Reproduce this listing from its first line through the line with "PH_CHARGE: begin b.hi_a", inclusive, leaving out all that follows.

Extracted records section start

==> config.mk <==
export PLATFORM = sky130hd
export DESIGN_NAME = mixed_decay_chopper
export DESIGN_NICKNAME = d
export VERILOG_FILES = /design/src/rtl/chop_pkg.sv /design/src/rtl/chop_timer.sv /design/src/rtl/chop_window.sv /design/src/rtl/chop_phase_fsm.sv /design/src/rtl/chop_nonoverlap.sv /design/src/rtl/mixed_decay_chopper.sv
export SDC_FILE = /design/constraint.sdc
export NUM_CORES = 1
export LEC_CHECK = 0
export BUFFER_PORTS_ARGS = -buffer_cell sky130_fd_sc_hd__clkbuf_2
export CORE_MARGIN = 1.5
export CORE_UTILIZATION = 49
export CTS_CLUSTER_DIAMETER = 50
export DETAILED_ROUTE_END_ITERATION = 6
export GPL_ROUTABILITY_DRIVEN = 0
export HOLD_SLACK_MARGIN = 0.1
export PLACE_DENSITY_LB_ADDON = 0.3
export SETUP_SLACK_MARGIN = 0.05
export SLEW_MARGIN = 20
export SYNTH_ARGS = -nofsm -noshare
export SYNTH_HDL_FRONTEND = slang
export SYNTH_HIERARCHICAL = 1
export SYNTH_SLANG_ARGS = --single-unit
==> constraint.sdc <==
create_clock -name clk -period 1.47 [get_ports clk]
set_clock_uncertainty 0.15 [all_clocks]
set_input_delay 0 -clock clk [delete_from_list [all_inputs] [get_ports clk]]
set_output_delay 0 -clock clk [all_outputs]
set_load 0.01 [all_outputs]
==> src/rtl/chop_pkg.sv <==
package chop_pkg;

  typedef enum logic [1:0] {
    PH_OFF    = 2'd0,
    PH_CHARGE = 2'd1,
    PH_SLOW   = 2'd2,
    PH_FAST   = 2'd3
  } chop_phase_t;

  typedef struct packed {
    logic hi_a;
    logic hi_b;
    logic lo_a;
    logic lo_b;
  } bridge_t;

  function automatic bridge_t phase_to_bridge(input chop_phase_t ph);
    bridge_t b;
    b = '0;
    case (ph)
      PH_CHARGE: begin b.hi_a = 1'b1; b.lo_b = 1'b1; end
      PH_SLOW:   begin b.lo_a = 1'b1; b.lo_b = 1'b1; end
      PH_FAST:   begin b.hi_b = 1'b1; b.lo_a = 1'b1; end
      default:   b = '0;
    endcase
    return b;
  endfunction

endpackage

==> src/rtl/chop_timer.sv <==
module chop_timer #(
  parameter int PERIOD_TICKS = 16,
  parameter int CNT_W        = $clog2(PERIOD_TICKS)
) (
  input  logic             clk,
  input  logic             rst_n,
  input  logic             osc_tick,
  input  logic             step_pulse,
  output logic [CNT_W-1:0] cnt,
  output logic             period_start
);
  localparam logic [CNT_W-1:0] LAST = CNT_W'(PERIOD_TICKS - 1);

  logic [CNT_W-1:0] cnt_q, cnt_d;
  logic             pend_q, pend_d;
  logic             restart, wrap, cnt_en;

  assign restart = osc_tick & pend_q;
  assign wrap    = osc_tick & (cnt_q == LAST);
  assign cnt_en  = osc_tick;

  always_comb begin
    cnt_d = cnt_q;
    if (restart)
      cnt_d = '0;
    else if (wrap)
      cnt_d = '0;
    else
      cnt_d = cnt_q + 1'b1;
  end

  always_comb begin
    pend_d = (pend_q & ~restart) | step_pulse;
  end

  always_ff @(posedge clk or negedge rst_n) begin
    if (!rst_n) begin
      cnt_q <= '0;
    end else if (cnt_en) begin
      cnt_q <= cnt_d;
    end
  end

  always_ff @(posedge clk or negedge rst_n) begin
    if (!rst_n) begin
      pend_q <= 1'b0;
    end else begin
      pend_q <= pend_d;
    end
  end

  assign cnt          = cnt_q;
  assign period_start = restart | wrap;

endmodule
==> src/rtl/sai_pkg.sv <==
package sai_pkg;
  localparam int NIB_W = 4;

  typedef enum logic [2:0] {
    PH_IDLE = 3'd0,
    PH_BYP  = 3'd1,
    PH_DST  = 3'd2,
    PH_INS  = 3'd3,
    PH_FWD  = 3'd4
  } phase_e;
endpackage

==> src/rtl/sai_nibble_line.sv <==
module sai_nibble_line #(
  parameter int W     = 4,
  parameter int DEPTH = 12
) (
  input  logic         clk,
  input  logic         rst,
  input  logic         ce,
  input  logic         flush,
  input  logic         push_v,
  input  logic [W-1:0] push_d,
  output logic         tap_v,
  output logic [W-1:0] tap_d
);
  logic         stg_v [DEPTH];
  logic [W-1:0] stg_d [DEPTH];

  generate
    for (genvar i = 0; i < DEPTH; i++) begin : g_stage
      if (i == 0) begin : g_head
        always_ff @(posedge clk) begin
          if (rst || flush) begin
            stg_v[i] <= 1'b0;
            stg_d[i] <= '0;
          end else if (ce) begin
            stg_v[i] <= push_v;
            stg_d[i] <= push_d;
          end
        end
      end else begin : g_body
        always_ff @(posedge clk) begin
          if (rst || flush) begin
            stg_v[i] <= 1'b0;
            stg_d[i] <= '0;
          end else if (ce) begin
            stg_v[i] <= stg_v[i-1];
            stg_d[i] <= stg_d[i-1];
          end
        end
      end
    end
  endgenerate

  assign tap_v = stg_v[DEPTH-1];
  assign tap_d = stg_d[DEPTH-1];
endmodule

Extracted records section end

■ Answer area
==> config.mk <==
export PLATFORM = sky130hd
export DESIGN_NAME = mixed_decay_chopper
export DESIGN_NICKNAME = d
export VERILOG_FILES = /design/src/rtl/chop_pkg.sv /design/src/rtl/chop_timer.sv /design/src/rtl/chop_window.sv /design/src/rtl/chop_phase_fsm.sv /design/src/rtl/chop_nonoverlap.sv /design/src/rtl/mixed_decay_chopper.sv
export SDC_FILE = /design/constraint.sdc
export NUM_CORES = 1
export LEC_CHECK = 0
export BUFFER_PORTS_ARGS = -buffer_cell sky130_fd_sc_hd__clkbuf_2
export CORE_MARGIN = 1.5
export CORE_UTILIZATION = 49
export CTS_CLUSTER_DIAMETER = 50
export DETAILED_ROUTE_END_ITERATION = 6
export GPL_ROUTABILITY_DRIVEN = 0
export HOLD_SLACK_MARGIN = 0.1
export PLACE_DENSITY_LB_ADDON = 0.3
export SETUP_SLACK_MARGIN = 0.05
export SLEW_MARGIN = 20
export SYNTH_ARGS = -nofsm -noshare
export SYNTH_HDL_FRONTEND = slang
export SYNTH_HIERARCHICAL = 1
export SYNTH_SLANG_ARGS = --single-unit
==> constraint.sdc <==
create_clock -name clk -period 1.47 [get_ports clk]
set_clock_uncertainty 0.15 [all_clocks]
set_input_delay 0 -clock clk [delete_from_list [all_inputs] [get_ports clk]]
set_output_delay 0 -clock clk [all_outputs]
set_load 0.01 [all_outputs]
==> src/rtl/chop_pkg.sv <==
package chop_pkg;

  typedef enum logic [1:0] {
    PH_OFF    = 2'd0,
    PH_CHARGE = 2'd1,
    PH_SLOW   = 2'd2,
    PH_FAST   = 2'd3
  } chop_phase_t;

  typedef struct packed {
    logic hi_a;
    logic hi_b;
    logic lo_a;
    logic lo_b;
  } bridge_t;

  function automatic bridge_t phase_to_bridge(input chop_phase_t ph);
    bridge_t b;
    b = '0;
    case (ph)
      PH_CHARGE: begin b.hi_a = 1'b1; b.lo_b = 1'b1; end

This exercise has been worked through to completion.